Dos piedras chocando... Nos vamos haciendo a la idea. Ese polvillo un poco eléctrico, el olor a chispazo pedernal, eternamente suspendido de un cosmos en el que no hay manera de abrir las ventanas. ¿No será ese, me pregunto, el olor típico del "Big Bang", que aún dura, estamos tentados de decir, "en el aire", sabiendo que no hay aire? Es posible que, al igual que el olor del siglo XIX no se fue hasta la primera Gran Guerra, el Universo lleve oliendo así como han advertido los astronautas desde su creación "espontánea", que dice ahora el científico Hawking en una al parecer más literaria que científica que en plenitud de facultades intelectuales él mismo hubiese dado al discreto fuego, no sólo para evitar su publicación "inter vivos" sino también para que no cayera en manos de sus herederos. Aunque han pasado ya unas pocas siestas desde la gran explosión centrífuga, es posible que no se haya ido del ambiente el olor del inimaginable entrechocar entre la materia, a tono con la magnitud espantosa del evento. Recuerdo, a este respecto, lo que me dijeron unos vecinos de Nueva York al cumplirse el primer aniversario de la caída de las Torres Gemelas. Que, durante unos meses, no se iba de la atmósfera un olor que podría calificarse sin temor como no agradable, como a lejano metal, a chispazo pétreo, o como a polvillo de ignífugo asbesto. El "Big-bang" debió tener una espectacularidad aún mayor que lo del 11-s. Es justo que esté aromando todavía, como se advierte rápidamente con los limitados sentidos humanos en cuanto los astronautas salen a dar una vuelta.
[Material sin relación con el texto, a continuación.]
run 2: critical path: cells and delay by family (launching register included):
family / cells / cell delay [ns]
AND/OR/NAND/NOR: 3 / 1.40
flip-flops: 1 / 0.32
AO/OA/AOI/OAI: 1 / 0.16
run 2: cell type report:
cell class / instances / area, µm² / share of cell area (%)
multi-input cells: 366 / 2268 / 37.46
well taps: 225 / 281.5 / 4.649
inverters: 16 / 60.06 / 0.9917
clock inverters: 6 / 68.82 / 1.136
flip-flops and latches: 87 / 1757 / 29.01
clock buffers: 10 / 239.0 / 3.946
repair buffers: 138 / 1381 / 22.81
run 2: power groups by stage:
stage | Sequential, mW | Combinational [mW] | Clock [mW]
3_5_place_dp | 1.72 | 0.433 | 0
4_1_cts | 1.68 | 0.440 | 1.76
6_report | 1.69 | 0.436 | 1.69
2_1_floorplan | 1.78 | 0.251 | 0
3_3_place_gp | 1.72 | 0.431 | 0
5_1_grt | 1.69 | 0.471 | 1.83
===== config.mk =====
export PLATFORM = sky130hd
export DESIGN_NAME = esn_sequencer
export DESIGN_NICKNAME = d
export VERILOG_FILES = /design/src/rtl/esn_sequencer.sv
export SDC_FILE = /design/constraint.sdc
export NUM_CORES = 1
export LEC_CHECK = 0
export ABC_AREA = 1
export ABC_CLOCK_PERIOD_IN_PS = 2100
export BUFFER_PORTS_ARGS = -buffer_cell sky130_fd_sc_hd__buf_2
export CORE_UTILIZATION = 35
export CTS_BUF_LIST = sky130_fd_sc_hd__clkbuf_2
export CTS_CLUSTER_DIAMETER = 40
export CTS_CLUSTER_SIZE = 14
export DETAILED_ROUTE_END_ITERATION = 12
export GPL_TIMING_DRIVEN = 1
export SLEW_MARGIN = 20
export SYNTH_ARGS = -nofsm -noshare
export SYNTH_HDL_FRONTEND = slang
export SYNTH_SLANG_ARGS = --single-unit

===== constraint.sdc =====
create_clock -name iClk -period 2.1 [get_ports iClk]
set_clock_uncertainty 0.15 [all_clocks]
set_input_delay 0.21 -clock iClk [delete_from_list [all_inputs] [get_ports iClk]]
set_output_delay 0.21 -clock iClk [all_outputs]
set_load 0.01 [all_outputs]
--- config.mk ---
export PLATFORM = sky130hd
export DESIGN_NAME = pc_sequencer
export DESIGN_NICKNAME = d
export VERILOG_FILES = /design/src/rtl/pc_sequencer.sv
export SDC_FILE = /design/constraint.sdc
export NUM_CORES = 1
export LEC_CHECK = 0
export ABC_AREA = 1
export BUFFER_PORTS_ARGS = -buffer_cell sky130_fd_sc_hd__buf_2
export CORE_MARGIN = 1
export CORE_UTILIZATION = 48
export DETAILED_ROUTE_END_ITERATION = 12
export PLACE_DENSITY = 0.68
export SLEW_MARGIN = 5
export SYNTH_ARGS = -nofsm -noshare
export SYNTH_HDL_FRONTEND = slang
export SYNTH_SLANG_ARGS = --single-unit
--- constraint.sdc ---
create_clock -name CLK -period 2.8 [get_ports CLK]
set_clock_uncertainty 0.05 [all_clocks]
set_input_delay 0.28 -clock CLK [delete_from_list [all_inputs] [get_ports CLK]]
set_output_delay 0.28 -clock CLK [all_outputs]
set_load 0.1 [all_outputs]
==> config.mk <==
export PLATFORM = sky130hd
export DESIGN_NAME = clk_divider_multi
export DESIGN_NICKNAME = d
export VERILOG_FILES = /design/src/rtl/clk_divider_multi.sv
export SDC_FILE = /design/constraint.sdc
export NUM_CORES = 1
export LEC_CHECK = 0
export ABC_AREA = 1
export BUFFER_PORTS_ARGS = -buffer_cell sky130_fd_sc_hd__buf_4
export CORE_MARGIN = 5
export CORE_UTILIZATION = 55
export DETAILED_ROUTE_END_ITERATION = 6
export PLACE_DENSITY = 0.75
export SYNTH_ARGS = -nofsm -noshare
export SYNTH_HDL_FRONTEND = slang
export SYNTH_SLANG_ARGS = --single-unit
export TNS_END_PERCENT = 30
==> constraint.sdc <==
create_clock -name clk -period 7.3 [get_ports clk]
set_input_delay 1.46 -clock clk [delete_from_list [all_inputs] [get_ports clk]]
set_output_delay 1.46 -clock clk [all_outputs]
set_load 0.02 [all_outputs]
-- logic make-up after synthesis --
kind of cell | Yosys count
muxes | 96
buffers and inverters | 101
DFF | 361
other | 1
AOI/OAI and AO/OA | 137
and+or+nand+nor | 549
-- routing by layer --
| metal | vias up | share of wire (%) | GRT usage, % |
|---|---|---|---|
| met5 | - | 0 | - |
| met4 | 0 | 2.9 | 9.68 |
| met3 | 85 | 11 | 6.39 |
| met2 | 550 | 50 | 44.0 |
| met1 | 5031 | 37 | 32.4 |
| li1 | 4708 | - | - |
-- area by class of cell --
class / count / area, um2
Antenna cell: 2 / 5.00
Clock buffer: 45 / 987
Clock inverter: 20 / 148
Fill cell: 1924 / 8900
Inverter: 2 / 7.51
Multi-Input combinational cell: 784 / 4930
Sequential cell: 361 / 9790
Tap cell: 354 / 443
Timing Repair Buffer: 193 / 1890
`src/rtl/jtframe_mc2_segajoy.sv`:
```
// Sega Mega Drive 3/6-button pad reader for the two Multicore 2 DB9 ports.
// Drives the shared select line (pin 7) through an 8-phase scan followed by a
// long idle gap, samples both ports in parallel and publishes glitch-free,
// active-high 12-bit button words once per scan.
//
// Ports
//   clk_sys            system clock
//   rst                synchronous, active-high reset
//   joyN_*_i           port N pins (up, down, left, right, p6, p9), active-low, async
//   joyX_p7_o          select line shared by both ports
//   joy1_o / joy2_o    {Mode,X,Y,Z,Start,A,C,B,up,down,left,right}, active-high
//   pad1_ok / pad2_ok  Sega pad present on the port
//   six1 / six2        6-button pad present on the port
//   upd                one-cycle strobe on the cycle the words change
module jtframe_mc2_segajoy #(
  parameter int PHASE_CYC = 480,
  parameter int IDLE_CYC  = 96000
) (
  input  logic        clk_sys,
  input  logic        rst,
  input  logic        joy1_up_i,
  input  logic        joy1_down_i,
  input  logic        joy1_left_i,
  input  logic        joy1_right_i,
  input  logic        joy1_p6_i,
  input  logic        joy1_p9_i,
  input  logic        joy2_up_i,
  input  logic        joy2_down_i,
  input  logic        joy2_left_i,
  input  logic        joy2_right_i,
  input  logic        joy2_p6_i,
  input  logic        joy2_p9_i,
  output logic        joyX_p7_o,
  output logic [11:0] joy1_o,
  output logic [11:0] joy2_o,
  output logic        pad1_ok,
  output logic        pad2_ok,
  output logic        six1,
  output logic        six2,
  output logic        upd
);

  localparam int MAXC = (PHASE_CYC > IDLE_CYC) ? PHASE_CYC : IDLE_CYC;
  localparam int CW   = (MAXC > 1) ? $clog2(MAXC) : 1;
  localparam logic [CW-1:0] PH_RL   = CW'(PHASE_CYC - 1);
  localparam logic [CW-1:0] IDLE_RL = CW'(IDLE_CYC - 1);

  // PHn is encoded as n+1, so the select-high phases (IDLE, PH0/2/4/6)
  // are exactly code 0 and the odd codes.
  localparam logic [3:0] S_IDLE = 4'd0;
  localparam logic [3:0] S_PH0  = 4'd1;
  localparam logic [3:0] S_PH1  = 4'd2;
  localparam logic [3:0] S_PH5  = 4'd6;
  localparam logic [3:0] S_PH6  = 4'd7;
  localparam logic [3:0] S_PH7  = 4'd8;

  logic [3:0]    state_q, state_d;
  logic [CW-1:0] cnt_q, cnt_d;
  logic          sel_q, sel_d;
  logic          pend_q, upd_q;
  logic          last;

  logic [11:0]      sync1_q, sync2_q;
  logic [1:0][5:0]  pin_a;  // per port {up,down,left,right,p6,p9}, 1 = low

  logic [1:0][3:0]  dir_q;  // {up,down,left,right}
  logic [1:0][3:0]  zyxm_q; // {Z,Y,X,Mode}
  logic [1:0]       b_q, c_q, a_q, st_q, pres_q, six_q;

  logic [1:0][11:0] word_q, word_d;
  logic [1:0]       ok_q, ok_d, sixo_q, sixo_d;

  assign pin_a = ~sync2_q;
  assign last  = (cnt_q == '0);

  // Scan sequencer: one down-counter paces every state.
  always_comb begin
    state_d = state_q;
    cnt_d   = cnt_q - CW'(1);
    sel_d   = sel_q;
    if (last) begin
      if (state_q >= S_PH7) state_d = S_IDLE;
      else                  state_d = state_q + 4'd1;
      cnt_d = (state_d == S_IDLE) ? IDLE_RL : PH_RL;
      sel_d = (state_d == S_IDLE) || state_d[0];
    end
  end

  // Word assembly from the shadow samples of the finished scan.
  always_comb begin
    word_d = word_q;
    ok_d   = ok_q;
    sixo_d = sixo_q;
    for (int p = 0; p < 2; p++) begin
      if (pres_q[p]) begin
        word_d[p] = {(six_q[p] ? {zyxm_q[p][0], zyxm_q[p][1], zyxm_q[p][2], zyxm_q[p][3]} : 4'b0000),
                     st_q[p], a_q[p], c_q[p], b_q[p], dir_q[p]};
        sixo_d[p] = six_q[p];
      end else begin
        // Atari stick or empty port: only the select-high view is meaningful.
        word_d[p] = {6'b000000, c_q[p], b_q[p], dir_q[p]};
        sixo_d[p] = 1'b0;
      end
      ok_d[p] = pres_q[p];
    end
  end

  always_ff @(posedge clk_sys) begin
    if (rst) begin
      state_q <= S_IDLE;
      cnt_q   <= IDLE_RL;
      sel_q   <= 1'b1;
      pend_q  <= 1'b0;
      upd_q   <= 1'b0;
      sync1_q <= '0;
      sync2_q <= '0;
      word_q  <= '0;
      ok_q    <= '0;
      sixo_q  <= '0;
    end else begin
      // Stage: pin synchronizer.
      sync1_q <= {joy2_up_i, joy2_down_i, joy2_left_i, joy2_right_i, joy2_p6_i, joy2_p9_i,
                  joy1_up_i, joy1_down_i, joy1_left_i, joy1_right_i, joy1_p6_i, joy1_p9_i};
      sync2_q <= sync1_q;
      // Stage: sequencer.
      state_q <= state_d;
      cnt_q   <= cnt_d;
      sel_q   <= sel_d;
      // Stage: publish one cycle after the scan closes.
      pend_q  <= last && (state_q == S_PH7);
      upd_q   <= pend_q;
      if (pend_q) begin
        word_q <= word_d;
        ok_q   <= ok_d;
        sixo_q <= sixo_d;
      end
    end
  end

  // Shadow sampling on the last cycle of each phase; stale contents after an
  // aborted scan are harmless because every field is rewritten before the
  // next publish.
  always_ff @(posedge clk_sys) begin
    if (last) begin
      for (int p = 0; p < 2; p++) begin
        case (state_q)
          S_PH0: begin
            dir_q[p] <= pin_a[p][5:2];
            b_q[p]   <= pin_a[p][1];
            c_q[p]   <= pin_a[p][0];
          end
          S_PH1: begin
            a_q[p]    <= pin_a[p][1];
            st_q[p]   <= pin_a[p][0];
            pres_q[p] <= pin_a[p][3] & pin_a[p][2];
          end
          S_PH5: six_q[p]  <= &pin_a[p][5:2];
          S_PH6: zyxm_q[p] <= pin_a[p][5:2];
          default: ;
        endcase
      end
    end
  end

  assign joyX_p7_o = sel_q;
  assign joy1_o    = word_q[0];
  assign joy2_o    = word_q[1];
  assign pad1_ok   = ok_q[0];
  assign pad2_ok   = ok_q[1];
  assign six1      = sixo_q[0];
  assign six2      = sixo_q[1];
  assign upd       = upd_q;

endmodule

```
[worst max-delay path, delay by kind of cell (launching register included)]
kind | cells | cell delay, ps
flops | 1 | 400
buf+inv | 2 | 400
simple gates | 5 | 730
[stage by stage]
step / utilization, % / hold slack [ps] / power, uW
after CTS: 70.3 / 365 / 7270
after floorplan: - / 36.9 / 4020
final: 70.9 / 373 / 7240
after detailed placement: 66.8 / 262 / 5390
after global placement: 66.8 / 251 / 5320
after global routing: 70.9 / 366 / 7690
==> config.mk <==
export PLATFORM = sky130hd
export DESIGN_NAME = iob_clock_div
export DESIGN_NICKNAME = d
export VERILOG_FILES = /design/src/rtl/iob_clock_div.sv
export SDC_FILE = /design/constraint.sdc
export NUM_CORES = 1
export LEC_CHECK = 0
export ABC_AREA = 1
export ABC_CLOCK_PERIOD_IN_PS = 4130
export CAP_MARGIN = 5
export CORE_MARGIN = 1.5
export CORE_UTILIZATION = 45
export DETAILED_ROUTE_END_ITERATION = 8
export PLACE_DENSITY_LB_ADDON = 0.2
export SLEW_MARGIN = 40
export SYNTH_ARGS = -nofsm -noshare
export SYNTH_HDL_FRONTEND = slang
export SYNTH_SLANG_ARGS = --single-unit
export TNS_END_PERCENT = 1
==> constraint.sdc <==
create_clock -name clk_i -period 4.13 [get_ports clk_i]
set_input_delay 0.826 -clock clk_i [delete_from_list [all_inputs] [get_ports clk_i]]
set_output_delay 0.826 -clock clk_i [all_outputs]
set_load 0.02 [all_outputs]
Lo del olor del Universo tiene miga. Está tan poco vacío lo que convencionalmente veníamos llamando el vacío que no sólo tiene olor, sino que hasta debe tener sabor. Una vez estuve tentado de probarlo: en los polos de la Tierra parece que el universo empieza, si levantas el brazo, a partir de tu mano, y una vez, de excursión por allí, pensé por un momento en alzar mi diestra y chuparme el dedo, a ver si me dejaba en el paladar un regusto cósmico. Nunca olvidaré la impresión alucinante de que el techo de aire parece allí más bajo que en un edificio playero del desarrollismo franquista. Todas estas magnitudes dice ahora el
decadente Hawking que pudieron crearse de la Nada, siguiendo una precisa cuanto sospechosa ley de la gravedad que, según él, también se dictó sola, porque no tenía otra cosa mejor que hacer. Pero, ¿y si es precisamente la gravedad a lo que huelen los astronautas en sus paseos por la negrura? ¿Qué o quién decidio a qué debía oler lo gravitatorio?
La Nada del principio de los tiempos no pudo crear algo tan amanoso y comprensible por la mente humana como un simple olor en el Universo, que a los astronautas les ha remitido a pequeños recuerdos de la infancia. La Nada seguirá por siempre oliendo a nada, porque para eso es la Nada. Si siguiéramos quizás el rastro de ese curioso pero familiar olor advertido por los cosmonautas a través del espacio/tiempo, no llegaríamos a la Nada sino siempre a un Algo. Cómo no llamarlo Dios.